--- WORK INSTRUCTION ---
On how many lines of the records below does the string "Testbench" appear? Reply with only the number.

═════ PROVIDED DATA ═════

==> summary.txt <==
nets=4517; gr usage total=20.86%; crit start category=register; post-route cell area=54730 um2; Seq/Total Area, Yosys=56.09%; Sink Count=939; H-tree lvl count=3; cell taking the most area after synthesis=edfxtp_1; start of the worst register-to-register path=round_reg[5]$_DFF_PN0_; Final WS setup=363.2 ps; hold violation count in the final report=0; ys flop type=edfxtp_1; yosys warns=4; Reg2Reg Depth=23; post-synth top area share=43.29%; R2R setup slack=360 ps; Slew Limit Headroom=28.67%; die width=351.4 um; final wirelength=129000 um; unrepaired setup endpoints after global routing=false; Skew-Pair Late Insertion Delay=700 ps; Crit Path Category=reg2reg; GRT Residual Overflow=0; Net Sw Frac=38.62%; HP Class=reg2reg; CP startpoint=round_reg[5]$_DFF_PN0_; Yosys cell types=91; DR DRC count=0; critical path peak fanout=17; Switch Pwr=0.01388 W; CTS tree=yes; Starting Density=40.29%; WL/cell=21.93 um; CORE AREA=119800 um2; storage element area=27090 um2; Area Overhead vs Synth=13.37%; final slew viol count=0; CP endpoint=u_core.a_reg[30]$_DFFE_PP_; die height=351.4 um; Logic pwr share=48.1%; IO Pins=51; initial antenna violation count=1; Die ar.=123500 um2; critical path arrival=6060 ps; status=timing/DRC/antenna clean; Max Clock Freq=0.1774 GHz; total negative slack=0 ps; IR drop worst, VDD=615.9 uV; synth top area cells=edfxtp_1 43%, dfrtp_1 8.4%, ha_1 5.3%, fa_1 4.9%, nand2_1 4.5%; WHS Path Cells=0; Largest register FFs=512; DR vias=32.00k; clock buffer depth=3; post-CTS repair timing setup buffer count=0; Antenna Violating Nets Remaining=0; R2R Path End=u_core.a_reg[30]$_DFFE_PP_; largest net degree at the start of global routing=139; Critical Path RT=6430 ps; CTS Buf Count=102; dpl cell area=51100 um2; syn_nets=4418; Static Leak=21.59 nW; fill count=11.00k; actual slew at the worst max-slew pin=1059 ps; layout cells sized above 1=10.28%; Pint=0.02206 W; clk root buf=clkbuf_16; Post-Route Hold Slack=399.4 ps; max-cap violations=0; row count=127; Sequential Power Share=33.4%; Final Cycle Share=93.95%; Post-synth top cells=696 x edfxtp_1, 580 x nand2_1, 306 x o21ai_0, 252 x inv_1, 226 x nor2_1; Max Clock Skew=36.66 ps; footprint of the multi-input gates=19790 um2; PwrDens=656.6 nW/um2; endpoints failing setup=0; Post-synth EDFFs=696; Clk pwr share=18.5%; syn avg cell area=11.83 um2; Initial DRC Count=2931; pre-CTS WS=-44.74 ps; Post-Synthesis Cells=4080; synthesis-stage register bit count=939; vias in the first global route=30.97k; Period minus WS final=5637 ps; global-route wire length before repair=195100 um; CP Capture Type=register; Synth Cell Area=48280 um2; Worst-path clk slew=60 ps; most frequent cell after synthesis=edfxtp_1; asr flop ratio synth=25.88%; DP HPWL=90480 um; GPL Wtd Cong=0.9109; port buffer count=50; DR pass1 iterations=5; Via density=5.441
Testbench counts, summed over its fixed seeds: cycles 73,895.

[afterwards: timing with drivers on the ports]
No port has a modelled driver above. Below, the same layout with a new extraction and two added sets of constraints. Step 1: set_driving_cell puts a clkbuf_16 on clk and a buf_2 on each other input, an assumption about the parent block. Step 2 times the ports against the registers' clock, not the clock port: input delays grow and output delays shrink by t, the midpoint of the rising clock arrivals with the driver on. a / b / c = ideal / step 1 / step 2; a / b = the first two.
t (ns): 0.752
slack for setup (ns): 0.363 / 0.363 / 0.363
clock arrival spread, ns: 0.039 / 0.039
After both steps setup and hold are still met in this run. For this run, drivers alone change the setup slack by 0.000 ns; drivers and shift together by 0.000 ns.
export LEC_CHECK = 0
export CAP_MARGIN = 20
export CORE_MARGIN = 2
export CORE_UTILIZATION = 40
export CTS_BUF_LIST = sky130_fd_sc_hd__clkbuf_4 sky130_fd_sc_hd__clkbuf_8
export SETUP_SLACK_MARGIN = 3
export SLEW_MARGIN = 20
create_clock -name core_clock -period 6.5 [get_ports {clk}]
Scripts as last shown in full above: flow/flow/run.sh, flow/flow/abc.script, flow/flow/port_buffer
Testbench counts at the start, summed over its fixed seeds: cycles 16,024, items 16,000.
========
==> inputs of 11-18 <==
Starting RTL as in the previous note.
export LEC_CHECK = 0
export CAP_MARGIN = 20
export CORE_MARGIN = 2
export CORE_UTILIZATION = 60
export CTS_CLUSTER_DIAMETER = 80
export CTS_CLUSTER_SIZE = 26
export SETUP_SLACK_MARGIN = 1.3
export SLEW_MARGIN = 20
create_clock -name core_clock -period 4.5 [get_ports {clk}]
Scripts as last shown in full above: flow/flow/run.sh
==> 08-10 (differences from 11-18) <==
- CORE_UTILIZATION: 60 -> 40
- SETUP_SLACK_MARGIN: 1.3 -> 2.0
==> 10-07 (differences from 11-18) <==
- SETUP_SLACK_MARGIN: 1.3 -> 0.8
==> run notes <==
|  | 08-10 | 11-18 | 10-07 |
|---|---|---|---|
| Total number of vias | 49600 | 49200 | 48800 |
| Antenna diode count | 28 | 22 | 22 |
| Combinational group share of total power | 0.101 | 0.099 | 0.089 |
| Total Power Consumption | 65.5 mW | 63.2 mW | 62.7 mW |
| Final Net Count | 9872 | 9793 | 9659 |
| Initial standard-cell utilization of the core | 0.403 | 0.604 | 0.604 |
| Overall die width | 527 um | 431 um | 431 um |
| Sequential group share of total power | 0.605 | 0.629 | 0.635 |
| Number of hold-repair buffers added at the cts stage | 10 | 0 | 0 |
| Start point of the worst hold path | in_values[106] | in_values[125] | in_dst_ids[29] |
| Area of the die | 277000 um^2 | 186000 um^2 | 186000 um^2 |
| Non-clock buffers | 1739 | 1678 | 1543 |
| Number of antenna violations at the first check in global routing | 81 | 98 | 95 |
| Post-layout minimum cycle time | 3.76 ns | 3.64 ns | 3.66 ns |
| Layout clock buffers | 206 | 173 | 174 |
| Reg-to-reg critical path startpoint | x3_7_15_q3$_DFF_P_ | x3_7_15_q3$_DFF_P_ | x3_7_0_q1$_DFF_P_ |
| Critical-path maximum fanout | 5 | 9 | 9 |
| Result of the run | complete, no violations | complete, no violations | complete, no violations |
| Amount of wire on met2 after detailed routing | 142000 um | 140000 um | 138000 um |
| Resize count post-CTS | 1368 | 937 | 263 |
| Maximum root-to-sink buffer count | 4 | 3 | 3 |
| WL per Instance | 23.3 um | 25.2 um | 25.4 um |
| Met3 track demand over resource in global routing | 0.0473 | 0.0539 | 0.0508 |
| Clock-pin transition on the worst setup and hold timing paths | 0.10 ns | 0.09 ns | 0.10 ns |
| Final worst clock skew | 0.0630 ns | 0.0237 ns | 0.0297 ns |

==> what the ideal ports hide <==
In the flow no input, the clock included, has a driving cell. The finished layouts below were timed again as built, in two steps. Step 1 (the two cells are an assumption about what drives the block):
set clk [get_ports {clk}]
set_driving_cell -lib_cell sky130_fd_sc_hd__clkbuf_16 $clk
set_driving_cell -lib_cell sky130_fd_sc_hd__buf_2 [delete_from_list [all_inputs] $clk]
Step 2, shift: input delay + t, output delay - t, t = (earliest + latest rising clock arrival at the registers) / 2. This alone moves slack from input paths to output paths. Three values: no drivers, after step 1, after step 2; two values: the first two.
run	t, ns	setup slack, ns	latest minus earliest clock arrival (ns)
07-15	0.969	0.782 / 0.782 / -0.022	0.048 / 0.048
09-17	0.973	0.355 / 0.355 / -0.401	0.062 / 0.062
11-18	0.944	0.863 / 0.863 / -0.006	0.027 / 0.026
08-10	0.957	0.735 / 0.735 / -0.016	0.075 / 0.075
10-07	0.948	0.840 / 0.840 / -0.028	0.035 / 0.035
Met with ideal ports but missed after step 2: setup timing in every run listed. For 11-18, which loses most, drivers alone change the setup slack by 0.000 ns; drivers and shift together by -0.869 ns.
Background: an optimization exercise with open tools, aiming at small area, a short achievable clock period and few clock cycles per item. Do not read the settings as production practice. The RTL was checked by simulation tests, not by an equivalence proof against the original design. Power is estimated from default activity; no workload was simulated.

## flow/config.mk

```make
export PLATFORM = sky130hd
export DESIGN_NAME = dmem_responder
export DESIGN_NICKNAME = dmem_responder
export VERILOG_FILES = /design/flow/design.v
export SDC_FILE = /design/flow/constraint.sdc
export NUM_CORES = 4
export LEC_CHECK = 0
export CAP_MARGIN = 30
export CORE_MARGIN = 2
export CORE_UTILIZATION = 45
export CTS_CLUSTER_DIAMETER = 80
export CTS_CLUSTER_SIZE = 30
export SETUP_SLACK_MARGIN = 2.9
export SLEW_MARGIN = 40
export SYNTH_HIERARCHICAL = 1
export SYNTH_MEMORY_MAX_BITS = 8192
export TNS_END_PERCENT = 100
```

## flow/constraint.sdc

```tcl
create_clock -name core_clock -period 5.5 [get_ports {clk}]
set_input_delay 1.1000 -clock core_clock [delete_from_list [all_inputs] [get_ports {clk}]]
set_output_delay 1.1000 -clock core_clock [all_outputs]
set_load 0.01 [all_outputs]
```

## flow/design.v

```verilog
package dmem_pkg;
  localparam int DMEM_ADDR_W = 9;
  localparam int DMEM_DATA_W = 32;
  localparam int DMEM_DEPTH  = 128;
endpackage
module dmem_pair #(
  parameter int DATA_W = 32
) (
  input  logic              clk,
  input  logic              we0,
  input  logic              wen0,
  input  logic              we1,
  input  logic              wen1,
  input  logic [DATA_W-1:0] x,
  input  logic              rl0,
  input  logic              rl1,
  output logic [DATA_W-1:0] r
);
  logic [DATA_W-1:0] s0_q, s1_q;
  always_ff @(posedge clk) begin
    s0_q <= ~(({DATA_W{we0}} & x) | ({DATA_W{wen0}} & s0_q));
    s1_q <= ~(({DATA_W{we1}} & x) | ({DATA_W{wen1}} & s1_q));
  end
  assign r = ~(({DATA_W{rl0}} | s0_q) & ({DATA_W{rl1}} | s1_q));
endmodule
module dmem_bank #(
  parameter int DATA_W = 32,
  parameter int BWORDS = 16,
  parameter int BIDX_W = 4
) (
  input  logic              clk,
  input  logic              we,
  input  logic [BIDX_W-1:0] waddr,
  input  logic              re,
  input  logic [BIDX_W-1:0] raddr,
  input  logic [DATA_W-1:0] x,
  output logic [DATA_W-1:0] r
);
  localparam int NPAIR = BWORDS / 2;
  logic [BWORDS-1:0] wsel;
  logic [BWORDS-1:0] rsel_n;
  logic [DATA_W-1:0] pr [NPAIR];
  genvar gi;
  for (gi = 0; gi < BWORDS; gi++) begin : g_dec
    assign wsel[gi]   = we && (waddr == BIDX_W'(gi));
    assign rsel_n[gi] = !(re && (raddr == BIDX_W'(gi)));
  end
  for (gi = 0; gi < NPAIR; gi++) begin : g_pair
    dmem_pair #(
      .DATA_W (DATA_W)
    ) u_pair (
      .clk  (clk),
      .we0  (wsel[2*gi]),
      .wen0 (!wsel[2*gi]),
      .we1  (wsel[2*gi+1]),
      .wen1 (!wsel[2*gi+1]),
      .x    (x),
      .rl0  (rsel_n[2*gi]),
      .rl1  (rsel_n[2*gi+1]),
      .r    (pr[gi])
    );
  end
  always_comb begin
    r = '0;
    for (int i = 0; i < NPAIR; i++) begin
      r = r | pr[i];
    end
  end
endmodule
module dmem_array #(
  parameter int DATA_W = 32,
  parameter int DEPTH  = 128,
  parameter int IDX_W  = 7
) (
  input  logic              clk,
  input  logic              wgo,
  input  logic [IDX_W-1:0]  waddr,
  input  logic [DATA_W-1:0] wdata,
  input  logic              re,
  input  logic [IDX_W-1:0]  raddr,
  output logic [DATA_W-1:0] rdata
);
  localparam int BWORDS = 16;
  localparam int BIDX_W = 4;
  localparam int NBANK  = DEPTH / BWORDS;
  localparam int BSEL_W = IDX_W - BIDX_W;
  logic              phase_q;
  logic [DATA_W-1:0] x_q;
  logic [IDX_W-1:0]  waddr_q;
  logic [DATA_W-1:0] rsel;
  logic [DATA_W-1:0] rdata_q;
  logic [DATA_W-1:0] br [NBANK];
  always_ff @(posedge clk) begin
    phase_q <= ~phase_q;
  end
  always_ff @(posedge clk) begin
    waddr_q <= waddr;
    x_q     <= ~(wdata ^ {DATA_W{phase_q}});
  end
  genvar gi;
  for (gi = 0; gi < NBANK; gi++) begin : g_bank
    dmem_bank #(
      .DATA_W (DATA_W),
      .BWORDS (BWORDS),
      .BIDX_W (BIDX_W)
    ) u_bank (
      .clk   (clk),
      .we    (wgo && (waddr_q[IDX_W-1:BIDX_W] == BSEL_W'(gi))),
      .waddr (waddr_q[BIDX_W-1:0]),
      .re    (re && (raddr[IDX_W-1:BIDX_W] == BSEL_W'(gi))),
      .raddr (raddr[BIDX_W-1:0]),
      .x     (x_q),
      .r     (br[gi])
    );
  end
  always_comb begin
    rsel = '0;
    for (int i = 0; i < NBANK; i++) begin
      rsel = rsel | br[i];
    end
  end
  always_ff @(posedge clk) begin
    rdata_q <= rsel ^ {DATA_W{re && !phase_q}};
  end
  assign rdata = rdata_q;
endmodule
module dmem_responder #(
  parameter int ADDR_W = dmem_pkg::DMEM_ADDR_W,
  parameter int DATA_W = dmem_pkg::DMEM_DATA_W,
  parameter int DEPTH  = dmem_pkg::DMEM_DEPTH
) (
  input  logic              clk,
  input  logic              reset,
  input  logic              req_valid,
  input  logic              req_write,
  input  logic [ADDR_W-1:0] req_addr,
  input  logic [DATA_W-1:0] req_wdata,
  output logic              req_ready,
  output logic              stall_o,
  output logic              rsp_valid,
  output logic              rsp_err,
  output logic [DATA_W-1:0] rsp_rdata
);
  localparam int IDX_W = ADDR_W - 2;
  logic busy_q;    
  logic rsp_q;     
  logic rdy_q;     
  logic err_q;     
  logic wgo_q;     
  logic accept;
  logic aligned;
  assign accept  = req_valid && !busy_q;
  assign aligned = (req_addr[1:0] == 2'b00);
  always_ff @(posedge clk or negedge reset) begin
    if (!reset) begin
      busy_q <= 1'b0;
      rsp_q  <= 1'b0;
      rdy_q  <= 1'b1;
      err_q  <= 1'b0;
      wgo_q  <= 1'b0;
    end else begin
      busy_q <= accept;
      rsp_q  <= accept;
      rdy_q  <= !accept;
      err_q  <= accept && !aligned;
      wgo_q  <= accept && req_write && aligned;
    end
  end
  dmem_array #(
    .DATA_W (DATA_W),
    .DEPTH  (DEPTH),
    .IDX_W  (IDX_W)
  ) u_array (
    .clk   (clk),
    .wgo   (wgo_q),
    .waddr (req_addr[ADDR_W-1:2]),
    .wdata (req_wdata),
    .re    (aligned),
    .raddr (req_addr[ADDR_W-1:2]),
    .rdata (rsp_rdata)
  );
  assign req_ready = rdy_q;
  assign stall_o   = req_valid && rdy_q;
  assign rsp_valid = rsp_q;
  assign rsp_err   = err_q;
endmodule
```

═════

--- RESPONSE BOX ---
2